[Stored items]
╔══
File: config.mk
export PLATFORM = sky130hd
export DESIGN_NAME = uart_tx_axis
export DESIGN_NICKNAME = d
export VERILOG_FILES = /design/src/rtl/uart_tx_axis_pkg.sv /design/src/rtl/uart_baud_tick.sv /design/src/rtl/uart_tx_axis.sv
export SDC_FILE = /design/constraint.sdc
export NUM_CORES = 1
export LEC_CHECK = 0
export CORE_ASPECT_RATIO = 0.7
export CORE_MARGIN = 2
export CORE_UTILIZATION = 43
export CTS_CLUSTER_DIAMETER = 50
export DETAILED_ROUTE_END_ITERATION = 16
export SYNTH_ARGS = -nofsm -noshare
export SYNTH_HDL_FRONTEND = slang
export SYNTH_HIERARCHICAL = 1
export SYNTH_SLANG_ARGS = --single-unit
File: constraint.sdc
create_clock -name clk -period 5.7 [get_ports clk]
set_clock_uncertainty 0.2 [all_clocks]
set_input_delay 0.855 -clock clk [delete_from_list [all_inputs] [get_ports clk]]
set_output_delay 0.855 -clock clk [all_outputs]
set_load 0.01 [all_outputs]
==> src/rtl/ctl_seq_pkg.sv <==
// ctl_seq_pkg: shared types and constants for the ctl_seq instruction sequencer.
//   reg_t        - register index (8-bit, matches the rd/rs1/rs2 instruction fields)
//   OPCODE_*     - opcode encodings (instruction bits [7:0])
//   ctl_state_t  - sequencer FSM state encoding
//   inst_t       - field view of a 32-bit instruction word
package ctl_seq_pkg;

  typedef logic [7:0] reg_t;

  localparam logic [7:0] OPCODE_NOP  = 8'h00;
  localparam logic [7:0] OPCODE_HLT  = 8'h01;
  localparam logic [7:0] OPCODE_IMOV = 8'h02;
  localparam logic [7:0] OPCODE_MOV  = 8'h03;
  localparam logic [7:0] OPCODE_ADD  = 8'h04;
  // Only decoded when CTL_SEQ_BRANCH_EN is defined; otherwise they are illegal.
  localparam logic [7:0] OPCODE_JMP  = 8'h05;
  localparam logic [7:0] OPCODE_BEQZ = 8'h06;

  typedef enum logic [2:0] {
    StFetch  = 3'd0,
    StDecode = 3'd1,
    StRd1    = 3'd2,
    StRd2    = 3'd3,
    StExec   = 3'd4,
    StHalt   = 3'd5
  } ctl_state_t;

  // imm16 is {rs2, rs1}; JMP offset is {rs2, rs1, rd}.
  typedef struct packed {
    logic [7:0] rs2;
    logic [7:0] rs1;
    reg_t       rd;
    logic [7:0] opcode;
  } inst_t;

endpackage

==> src/rtl/ctl_seq_if.sv <==
// ctl_seq_if: instruction-fetch and register-file bus of the ctl_seq sequencer.
//   Fetch:   inst_req_o, inst_valid_i, inst_i[31:0], pc_o[PC_LEN-1:0]
//   RF read: reg_rd_id_o (reg_t), reg_value_i[WORD_LEN-1:0] (combinational return)
//   RF wr:   reg_write_en_o, reg_id_o (reg_t), reg_value_o[WORD_LEN-1:0]
// Signal suffixes are from the sequencer's point of view.
//   master - the sequencer core
//   slave  - instruction memory / register file side
interface ctl_seq_if #(
  parameter int unsigned WORD_LEN = 64,
  parameter int unsigned PC_LEN   = 32
);
  import ctl_seq_pkg::*;

  logic                inst_req_o;
  logic                inst_valid_i;
  logic [31:0]         inst_i;
  logic [PC_LEN-1:0]   pc_o;
  reg_t                reg_rd_id_o;
  logic [WORD_LEN-1:0] reg_value_i;
  logic                reg_write_en_o;
  reg_t                reg_id_o;
  logic [WORD_LEN-1:0] reg_value_o;

  modport master (
    output inst_req_o,
    input  inst_valid_i,
    input  inst_i,
    output pc_o,
    output reg_rd_id_o,
    input  reg_value_i,
    output reg_write_en_o,
    output reg_id_o,
    output reg_value_o
  );

  modport slave (
    input  inst_req_o,
    output inst_valid_i,
    output inst_i,
    input  pc_o,
    input  reg_rd_id_o,
    output reg_value_i,
    input  reg_write_en_o,
    input  reg_id_o,
    input  reg_value_o
  );

endinterface

==> src/rtl/ctl_seq_alu.sv <==
// ctl_seq_alu: combinational result selection for MOV/ADD.
//   op_add_i - 1: a_i + b_i (carry dropped), 0: pass a_i (MOV)
//   a_i, b_i - operands, WORD_LEN bits
//   result_o - write-back value, WORD_LEN bits
module ctl_seq_alu #(
  parameter int unsigned WORD_LEN = 64
) (
  input  logic                op_add_i,
  input  logic [WORD_LEN-1:0] a_i,
  input  logic [WORD_LEN-1:0] b_i,
  output logic [WORD_LEN-1:0] result_o
);

  always_comb begin
    result_o = a_i;
    if (op_add_i) begin
      result_o = a_i + b_i;
    end
  end

endmodule
[config.mk]
export PLATFORM = sky130hd
export DESIGN_NAME = stream_demux4
export DESIGN_NICKNAME = d
export VERILOG_FILES = /design/src/rtl/stream_demux4.sv
export SDC_FILE = /design/constraint.sdc
export NUM_CORES = 1
export LEC_CHECK = 0
export CORE_ASPECT_RATIO = 2
export CORE_MARGIN = 4
export CORE_UTILIZATION = 41
export DETAILED_ROUTE_END_ITERATION = 8
export GPL_TIMING_DRIVEN = 0
export HOLD_SLACK_MARGIN = 0.12
export PLACE_DENSITY = 0.75
export SLEW_MARGIN = 20
export SYNTH_ARGS = -nofsm -noshare
export SYNTH_HDL_FRONTEND = slang
export SYNTH_SLANG_ARGS = --single-unit
[constraint.sdc]
create_clock -name clk -period 1.92 [get_ports clk]
set_clock_uncertainty 0.1 [all_clocks]
set_input_delay 0.192 -clock clk [delete_from_list [all_inputs] [get_ports clk]]
set_output_delay 0.192 -clock clk [all_outputs]
set_load 0.02 [all_outputs]
<file path="config.mk">
export PLATFORM = sky130hd
export DESIGN_NAME = stream_inject_sched
export DESIGN_NICKNAME = d
export VERILOG_FILES = /design/src/rtl/stream_manip_pkg.sv /design/src/rtl/cycle_down_counter.sv /design/src/rtl/stream_inject_sched.sv
export SDC_FILE = /design/constraint.sdc
export NUM_CORES = 1
export LEC_CHECK = 0
export BUFFER_PORTS_ARGS = -buffer_cell sky130_fd_sc_hd__buf_2
export CORE_UTILIZATION = 28
export CTS_CLUSTER_DIAMETER = 200
export DETAILED_ROUTE_END_ITERATION = 12
export PLACE_DENSITY = 0.49
export SLEW_MARGIN = 20
export SYNTH_ARGS = -nofsm -noshare
export SYNTH_HDL_FRONTEND = slang
export SYNTH_HIERARCHICAL = 1
export SYNTH_SLANG_ARGS = --single-unit
</file>
<file path="constraint.sdc">
create_clock -name USER_CLK -period 3.9 [get_ports USER_CLK]
set_input_delay 0.195 -clock USER_CLK [delete_from_list [all_inputs] [get_ports USER_CLK]]
set_output_delay 0.195 -clock USER_CLK [all_outputs]
set_load 0.02 [all_outputs]
</file>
╚══
TASK DIRECTIONS ▸ Above are the entries. Quote exactly the lines from the one bearing "File: constraint.sdc" through the one bearing "package ctl_seq_pkg;".

OUTPUT OF THE EXERCISE ▸
File: constraint.sdc
create_clock -name clk -period 5.7 [get_ports clk]
set_clock_uncertainty 0.2 [all_clocks]
set_input_delay 0.855 -clock clk [delete_from_list [all_inputs] [get_ports clk]]
set_output_delay 0.855 -clock clk [all_outputs]
set_load 0.01 [all_outputs]
==> src/rtl/ctl_seq_pkg.sv <==
// ctl_seq_pkg: shared types and constants for the ctl_seq instruction sequencer.
//   reg_t        - register index (8-bit, matches the rd/rs1/rs2 instruction fields)
//   OPCODE_*     - opcode encodings (instruction bits [7:0])
//   ctl_state_t  - sequencer FSM state encoding
//   inst_t       - field view of a 32-bit instruction word
package ctl_seq_pkg;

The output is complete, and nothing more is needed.